I understand that not everyone must like me but i’m paranoid and i always feel like they are treating me poorly because i don’t deserve anything good.Sometimes being treated poorly by some people is a breaking point for me.

Findingme profile image
Findingme in reply to 3Dwaffle

Definitely related to your low self-esteem in my view, or you would just write them off as arrogant A-holes, and carryon with your day. Perhaps you have had someone judge you and comment on you a lot, which can make you sensitive to what people think of you. It is a shame, as everyone has the right to be who they are and no-one has the right to try to change that. It is good you are writing about this as it is making me think about how I manage situations like this too, and I realised I too am very sensitive. Thanks.

3Dwaffle profile image
3Dwaffle in reply to Findingme

Thank you, I think you may be right about something. I’m going to bring this topic to my next therapeutic session.Anyway, you gave me the impression that you have developed”thick skin” over the time and have started to suppress your true feelings to protect yourself from all of these negative/hurtful experiences you go through.I may be completely wrong about you as I don’t know you at all.
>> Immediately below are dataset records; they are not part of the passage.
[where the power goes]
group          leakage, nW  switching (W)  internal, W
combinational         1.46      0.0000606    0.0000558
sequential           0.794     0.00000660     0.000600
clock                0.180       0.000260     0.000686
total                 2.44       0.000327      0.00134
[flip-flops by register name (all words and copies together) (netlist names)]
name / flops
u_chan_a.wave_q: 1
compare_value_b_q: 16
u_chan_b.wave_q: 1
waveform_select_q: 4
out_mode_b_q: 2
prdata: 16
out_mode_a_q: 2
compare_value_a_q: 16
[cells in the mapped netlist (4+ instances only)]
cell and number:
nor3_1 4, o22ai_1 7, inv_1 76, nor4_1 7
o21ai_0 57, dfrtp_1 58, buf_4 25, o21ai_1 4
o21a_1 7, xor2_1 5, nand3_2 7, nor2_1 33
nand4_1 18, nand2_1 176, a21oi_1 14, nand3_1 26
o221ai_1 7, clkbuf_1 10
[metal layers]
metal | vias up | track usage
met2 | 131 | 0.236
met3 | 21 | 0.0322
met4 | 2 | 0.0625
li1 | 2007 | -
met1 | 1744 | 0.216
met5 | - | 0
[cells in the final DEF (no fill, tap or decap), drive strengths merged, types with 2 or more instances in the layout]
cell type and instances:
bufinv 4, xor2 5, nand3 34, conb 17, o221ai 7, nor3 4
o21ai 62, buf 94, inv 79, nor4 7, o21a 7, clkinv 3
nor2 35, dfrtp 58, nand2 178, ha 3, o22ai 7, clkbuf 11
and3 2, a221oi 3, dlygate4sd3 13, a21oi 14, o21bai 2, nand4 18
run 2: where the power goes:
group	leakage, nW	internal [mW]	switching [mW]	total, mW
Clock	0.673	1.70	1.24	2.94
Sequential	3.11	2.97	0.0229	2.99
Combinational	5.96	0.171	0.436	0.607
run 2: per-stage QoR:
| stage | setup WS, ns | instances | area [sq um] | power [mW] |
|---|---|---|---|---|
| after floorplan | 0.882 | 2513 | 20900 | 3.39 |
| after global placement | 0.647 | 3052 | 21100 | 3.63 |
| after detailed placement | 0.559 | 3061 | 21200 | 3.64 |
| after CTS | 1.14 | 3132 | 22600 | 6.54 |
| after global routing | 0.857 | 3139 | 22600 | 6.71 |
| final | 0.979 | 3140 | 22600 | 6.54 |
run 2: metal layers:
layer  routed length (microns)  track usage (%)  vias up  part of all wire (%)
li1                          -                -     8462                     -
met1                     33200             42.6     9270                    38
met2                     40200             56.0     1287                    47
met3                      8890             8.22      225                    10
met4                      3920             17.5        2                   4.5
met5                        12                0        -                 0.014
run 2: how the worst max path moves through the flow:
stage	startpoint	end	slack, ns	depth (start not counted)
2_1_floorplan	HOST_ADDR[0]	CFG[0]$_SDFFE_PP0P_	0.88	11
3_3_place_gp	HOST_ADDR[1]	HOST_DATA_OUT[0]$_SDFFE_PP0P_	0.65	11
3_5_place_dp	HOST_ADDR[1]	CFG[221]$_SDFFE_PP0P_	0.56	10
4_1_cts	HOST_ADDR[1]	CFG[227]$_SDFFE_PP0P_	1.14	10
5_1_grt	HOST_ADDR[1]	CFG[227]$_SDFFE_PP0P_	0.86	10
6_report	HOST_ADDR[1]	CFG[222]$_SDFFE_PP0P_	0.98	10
File: src/design/cfs_params.svh
// constants for the compare fault / sync control stage
// assumes a 16-bit control register and a 5-bit source code
`ifndef CFS_PARAMS_SVH
`define CFS_PARAMS_SVH

// register indices on the plain register port
`define CFS_OFS_CTRL2      4'h0
`define CFS_OFS_STATUS     4'h1

// control register two field positions
`define CFS_BIT_FLT_HOLD   15
`define CFS_BIT_FLT_LEVEL  14
`define CFS_BIT_FLT_FORCE  13
`define CFS_BIT_INVERT     12
`define CFS_BIT_DLY_HI     10
`define CFS_BIT_DLY_LO     9
`define CFS_BIT_CASCADE    8
`define CFS_BIT_TRIG_SEL   7
`define CFS_BIT_RUN_STAT   6
`define CFS_BIT_TRISTATE   5
`define CFS_BIT_SRC_HI     4

// reset value and writable bits (bit 11 and bit 6 handled apart)
`define CFS_CTRL2_RESET    16'h000C
`define CFS_CTRL2_WMASK    16'hF7BF

// status register: fault a status, write one to clear
`define CFS_BIT_FLT_STAT   0

// compare mode codes
`define CFS_MODE_SS_HIGH   3'b001
`define CFS_MODE_PWM_EDGE  3'b110
`define CFS_MODE_PWM_CTR   3'b111

// source select codes
`define CFS_SRC_NONE       5'b00000
`define CFS_SRC_CMP_FIRST  5'b00001
`define CFS_SRC_CMP_LAST   5'b00101
`define CFS_SRC_CAP5       5'b01010
`define CFS_SRC_TMR_FIRST  5'b01011
`define CFS_SRC_TMR_LAST   5'b01111
`define CFS_SRC_TRG_FIRST  5'b10100
`define CFS_SRC_TRG_LAST   5'b11100
`define CFS_SRC_SELF       5'b11111

`endif

File: src/design/cfs_pkg.sv
// types for the compare fault / sync control stage
// assumes cfs_params.svh supplies the numeric constants
`default_nettype none
package cfs_pkg;

  // fault response state
  typedef enum logic
  {
    CFS_FLT_IDLE,
    CFS_FLT_ACTIVE
  } cfs_flt_state_t;

  // class of a source select code
  typedef enum logic [1:0]
  {
    CFS_SRC_KIND_NONE,
    CFS_SRC_KIND_SYNC,
    CFS_SRC_KIND_TRIG
  } cfs_src_kind_t;

endpackage

`default_nettype wire

File: src/design/cfs_compare_ctrl.sv
// second control stage of one output compare channel
// assumes the compare core, timers and trigger sources share mclk_i
`timescale 1ns/1ps
`default_nettype none
`include "cfs_params.svh"

// How it works
// [RULE1] hold select 1: fault ends when source gone and status cleared
// [RULE2] hold select 0: fault ends when source gone at next period start
// [RULE3] during fault the pin is driven to the fault drive level
// [RULE4] pin force bit makes a fault force the pin to output
// [RULE5] invert bit presents the inverse of the compare output
// [RULE6] two-bit delay field shifts the falling edge by quarter cycles
// [RULE7] with invert set the delay applies to the rising edge
// [RULE8] delay field ignored in single-shot drive-high mode
// [RULE9] cascade bit joins two channels into one 32-bit compare
// [RULE10] trigger select 1 starts on trigger, 0 synchronises timebase
// [RULE11] run status set on trigger; timer held clear while it is clear
// [RULE12] tristate bit releases the pin, otherwise compare drives it
// [RULE13] codes 01011..01111 select timers one to five
// [RULE14] code 00000 runs unsynchronised
// [RULE15] codes 00001..00101 select compare channels, 11111 selects self
// [RULE16] software uses trigger-only sources never for synchronisation
// [RULE17] software never selects this channel as its own trigger
// [RULE18] auto-clear drops run status on secondary value equal count
// [RULE19] in pwm modes the delay field takes effect at period start
// [RULE20] fault status recorded only in center-aligned pwm mode
// [RULE21] reserved codes act as no source; bit 11 reads zero
module cfs_compare_ctrl
  import cfs_pkg::*;
#(
  parameter int unsigned ADDR_W = 4,
  parameter int unsigned CNT_W  = 16
)
(
  input  wire logic              mclk_i,        // system clock
  input  wire logic              arst_n_i,      // async reset, active low
  input  wire logic              clk_en_i,      // freezes all state when low
  input  wire logic [ADDR_W-1:0] reg_addr_i,    // register index
  input  wire logic [15:0]       reg_wdata_i,   // write data
  input  wire logic              reg_wr_i,      // write strobe
  input  wire logic              reg_rd_i,      // read strobe
  output logic      [15:0]       reg_rdata_o,   // read data, cycle after
  input  wire logic [2:0]        compare_mode_select_i,     // core mode
  input  wire logic              trigger_status_auto_clear_i, // auto-clear
  input  wire logic [CNT_W-1:0]  secondary_compare_value_i, // secondary
  input  wire logic [CNT_W-1:0]  compare_timer_count_i,     // timer count
  input  wire logic              cmp_level_i,   // raw compare output
  input  wire logic              period_start_i, // pwm period start pulse
  input  wire logic              fault_src_i,   // fault pin, async
  input  wire logic [31:0]       src_event_i,   // source pulses by code
  output logic                   compare_output_pin_o,  // pin level
  output logic                   compare_output_pin_oe_o, // pin enable
  output logic [1:0]             edge_delay_o,  // quarter-cycle delay
  output logic                   delay_on_rise_o, // delay the rising edge
  output logic                   cascade_enable_o, // 32-bit pairing
  output logic                   timer_hold_o,  // hold timer at zero
  output logic                   timer_sync_o,  // timebase sync pulse
  output logic                   fault_a_status_o, // fault recorded
  output logic                   trigger_run_status_o // triggered, running
);

  logic [15:0]    ctrl_q;
  logic           run_q;
  logic           flt_stat_q;
  logic [1:0]     dly_act_q;
  logic           flt_s1_q;
  logic           flt_s2_q;
  cfs_flt_state_t flt_state_q;
  cfs_src_kind_t  src_kind;
  logic           pwm_mode;
  logic           ctr_mode;
  logic           src_hit;
  logic           wr_ctrl;
  logic           wr_stat;
  logic           auto_clr;
  logic           fault_now;
  logic [4:0]     src_code;

  // source code taken from the control register, register strobes decoded from the plain port
  assign src_code = ctrl_q[`CFS_BIT_SRC_HI:0];
  assign wr_ctrl  = reg_wr_i && (reg_addr_i == ADDR_W'(`CFS_OFS_CTRL2));
  assign wr_stat  = reg_wr_i && (reg_addr_i == ADDR_W'(`CFS_OFS_STATUS));

  // pwm modes gate the fault path and the delay double buffer
  assign pwm_mode = (compare_mode_select_i == `CFS_MODE_PWM_EDGE)
                 || (compare_mode_select_i == `CFS_MODE_PWM_CTR);
  assign ctr_mode = (compare_mode_select_i == `CFS_MODE_PWM_CTR);

  // classify the source code; trigger-only and reserved codes never sync
  always_comb
  begin
    if ((src_code >= `CFS_SRC_CMP_FIRST && src_code <= `CFS_SRC_CMP_LAST)
        || (src_code >= `CFS_SRC_TMR_FIRST && src_code <= `CFS_SRC_TMR_LAST)
        || src_code == `CFS_SRC_SELF)                      // [RULE13] [RULE15]
      src_kind = CFS_SRC_KIND_SYNC;
    else if ((src_code >= `CFS_SRC_TRG_FIRST && src_code <= `CFS_SRC_TRG_LAST)
             || src_code == `CFS_SRC_CAP5)                 // [RULE16]
      src_kind = CFS_SRC_KIND_TRIG;
    else
      src_kind = CFS_SRC_KIND_NONE;                        // [RULE14] [RULE21]
  end

  // self code relies on software never using it as a trigger
  assign src_hit = (src_kind != CFS_SRC_KIND_NONE) && src_event_i[src_code]; // [RULE17]

  // auto-clear acts on every cycle the values match, not only on an edge
  assign auto_clr = trigger_status_auto_clear_i
                 && (secondary_compare_value_i == compare_timer_count_i); // [RULE18]

  // fault pin passes two flops before anything looks at it
  // costs two cycles of fault latency but keeps metastability out
  always_ff @(posedge mclk_i or negedge arst_n_i)
  begin
    if (!arst_n_i)
    begin
      flt_s1_q <= 1'b0;
      flt_s2_q <= 1'b0;
    end
    else if (clk_en_i)
    begin
      flt_s1_q <= fault_src_i;
      flt_s2_q <= flt_s1_q;
    end
  end

  // a fault only counts while a pwm mode is active
  assign fault_now = flt_s2_q && pwm_mode;

  // control register; run status bit kept apart, bit 11 never stored
  always_ff @(posedge mclk_i or negedge arst_n_i)
  begin
    if (!arst_n_i)
      ctrl_q <= `CFS_CTRL2_RESET;
    else if (clk_en_i && wr_ctrl)
      ctrl_q <= reg_wdata_i & `CFS_CTRL2_WMASK;            // [RULE21]
  end

  // run status: hardware set beats any clear in the same cycle
  always_ff @(posedge mclk_i or negedge arst_n_i)
  begin
    if (!arst_n_i)
      run_q <= 1'b0;
    else if (clk_en_i)
    begin
      if (ctrl_q[`CFS_BIT_TRIG_SEL] && src_hit)
        run_q <= 1'b1;                                     // [RULE11]
      // software may write bit 6 either way; auto-clear comes last
      else if (wr_ctrl)
        run_q <= reg_wdata_i[`CFS_BIT_RUN_STAT];
      else if (auto_clr)
        run_q <= 1'b0;                                     // [RULE18]
    end
  end

  // fault status recorded only in center-aligned mode; set wins over clear
  always_ff @(posedge mclk_i or negedge arst_n_i)
  begin
    if (!arst_n_i)
      flt_stat_q <= 1'b0;
    else if (clk_en_i)
    begin
      if (flt_s2_q && ctr_mode)
        flt_stat_q <= 1'b1;                                // [RULE20]
      // write one to clear; a fault still present sets it again
      else if (wr_stat && reg_wdata_i[`CFS_BIT_FLT_STAT])
        flt_stat_q <= 1'b0;
    end
  end

  // fault state: exit policy depends on the hold select
  always_ff @(posedge mclk_i or negedge arst_n_i)
  begin
    if (!arst_n_i)
      flt_state_q <= CFS_FLT_IDLE;
    else if (clk_en_i)
    begin
      unique case (flt_state_q)
        CFS_FLT_IDLE:
          if (fault_now)
            flt_state_q <= CFS_FLT_ACTIVE;
        CFS_FLT_ACTIVE:
          if (!flt_s2_q)
          begin
            // hold select 1 also waits for software to clear the status
            if (ctrl_q[`CFS_BIT_FLT_HOLD])
            begin
              if (!flt_stat_q)
                flt_state_q <= CFS_FLT_IDLE;               // [RULE1]
            end
            // hold select 0 leaves only on a period boundary
            else if (period_start_i)
              flt_state_q <= CFS_FLT_IDLE;                 // [RULE2]
          end
      endcase
    end
  end

  // delay field double-buffered in pwm modes so a period stays clean
  always_ff @(posedge mclk_i or negedge arst_n_i)
  begin
    if (!arst_n_i)
      dly_act_q <= 2'b00;
    // outside pwm the active copy tracks the register every cycle
    else if (clk_en_i && (!pwm_mode || period_start_i))
      dly_act_q <= ctrl_q[`CFS_BIT_DLY_HI:`CFS_BIT_DLY_LO]; // [RULE19]
  end

  // pin level, direction and delay hints, all registered
  always_ff @(posedge mclk_i or negedge arst_n_i)
  begin
    if (!arst_n_i)
    begin
      compare_output_pin_o    <= 1'b0;
      compare_output_pin_oe_o <= 1'b1;
      edge_delay_o            <= 2'b00;
      delay_on_rise_o         <= 1'b0;
    end
    else if (clk_en_i)
    begin
      // fault drive level goes to the pin as is, the invert bit is not applied
      if (flt_state_q == CFS_FLT_ACTIVE)
        compare_output_pin_o <= ctrl_q[`CFS_BIT_FLT_LEVEL]; // [RULE3]
      else
        compare_output_pin_o <= cmp_level_i ^ ctrl_q[`CFS_BIT_INVERT]; // [RULE5]
      // force overrides the tristate request only while a fault lasts
      if (flt_state_q == CFS_FLT_ACTIVE && ctrl_q[`CFS_BIT_FLT_FORCE])
        compare_output_pin_oe_o <= 1'b1;                   // [RULE4]
      else
        compare_output_pin_oe_o <= !ctrl_q[`CFS_BIT_TRISTATE]; // [RULE12]
      // the sub-cycle shift itself is done by the pad delay line
      if (compare_mode_select_i == `CFS_MODE_SS_HIGH)
        edge_delay_o <= 2'b00;                             // [RULE8]
      else
        edge_delay_o <= dly_act_q;                         // [RULE6]
      delay_on_rise_o <= ctrl_q[`CFS_BIT_INVERT];          // [RULE7]
    end
  end

  // timer control: hold clear until triggered, or sync pulse
  always_ff @(posedge mclk_i or negedge arst_n_i)
  begin
    if (!arst_n_i)
    begin
      timer_hold_o <= 1'b0;
      timer_sync_o <= 1'b0;
    end
    else if (clk_en_i)
    begin
      timer_hold_o <= ctrl_q[`CFS_BIT_TRIG_SEL] && !run_q; // [RULE10] [RULE11]
      // sync pulse only for codes that may drive a timebase
      timer_sync_o <= !ctrl_q[`CFS_BIT_TRIG_SEL] && src_hit
                   && (src_kind == CFS_SRC_KIND_SYNC);     // [RULE10]
    end
  end

  // cascade pairing is a plain copy; the partner channel does the joining
  always_ff @(posedge mclk_i or negedge arst_n_i)
  begin
    if (!arst_n_i)
      cascade_enable_o <= 1'b0;
    else if (clk_en_i)
      cascade_enable_o <= ctrl_q[`CFS_BIT_CASCADE];        // [RULE9]
  end

  // status mirrors
  // one flop of lag keeps every output straight from a register
  always_ff @(posedge mclk_i or negedge arst_n_i)
  begin
    if (!arst_n_i)
    begin
      fault_a_status_o     <= 1'b0;
      trigger_run_status_o <= 1'b0;
    end
    else if (clk_en_i)
    begin
      fault_a_status_o     <= flt_stat_q;
      trigger_run_status_o <= run_q;
    end
  end

  // read port: data in the cycle after the strobe, zero elsewhere
  always_ff @(posedge mclk_i or negedge arst_n_i)
  begin
    if (!arst_n_i)
      reg_rdata_o <= 16'h0000;
    else if (clk_en_i)
    begin
      reg_rdata_o <= 16'h0000;
      if (reg_rd_i && reg_addr_i == ADDR_W'(`CFS_OFS_CTRL2))
      begin
        // bit 11 is never stored, so it reads as zero
        reg_rdata_o <= ctrl_q;
        reg_rdata_o[`CFS_BIT_RUN_STAT] <= run_q;
      end
      // status register holds only the fault a bit
      else if (reg_rd_i && reg_addr_i == ADDR_W'(`CFS_OFS_STATUS))
        reg_rdata_o[`CFS_BIT_FLT_STAT] <= flt_stat_q;
    end
  end

endmodule

`default_nettype wire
Anyway, I wish you all the best, take care. ❤️

Findingme profile image
Findingme in reply to 3Dwaffle

I would not say I am suppressing my feelings about that. I suppress my feelings when my boss is deliberately rude to me which can fester and affect me, but I don't get too worked up about passing strangers. I tend to either be understanding that they may be having a bad day, or be badly brought up, or just let it go as it doesn't really affect me. If I reacted strongly to rude behaviour from customers they would probably complain to the company, and the customer is always right in such a situation.Just not worth getting worked up about. I do think I ought to be more reactive in my relationships though so people don't think they can give me the run around. My low self esteem and naturally introverted character tends to make me question myself first instead of reacting to their tone of voice or questioning whether thy are being unreasonable, then when I decide it was then the moment has passed. I would love some help in responding to rude comments quickly. without losing control.

hayls_2001 profile image
hayls_2001

Hi there, I too suffer from severe social anxiety to the point where I throw up, which then makes my anxiety even worse! I get myself so worked up. I’ve gotten to the point where I can’t even have a normal dinner out with family without feeling sick to my stomach. It’s horrible, and I completely understand what you’re going through. Hope it gets better!

3Dwaffle profile image
3Dwaffle in reply to hayls_2001

Im so sorry to hear that. This seems really serious. Have you tried therapy ?

Findingme profile image
Findingme in reply to 3Dwaffle

You know, this reaction to whatever or whoever it was that caused low self-esteem is much worse than many people can understand. The tension it creates really can make you sick, it reduces your enjoyment, kill your sense of humour, dampens your character and makes you a pale shade of who you really are. I don't know the cure but I have recently started doing breathing exercises which lowers the heart rate and helps me feel grounded. I can start getting my head together and keep things in proportion. Has anyone else used this and how has it changed you?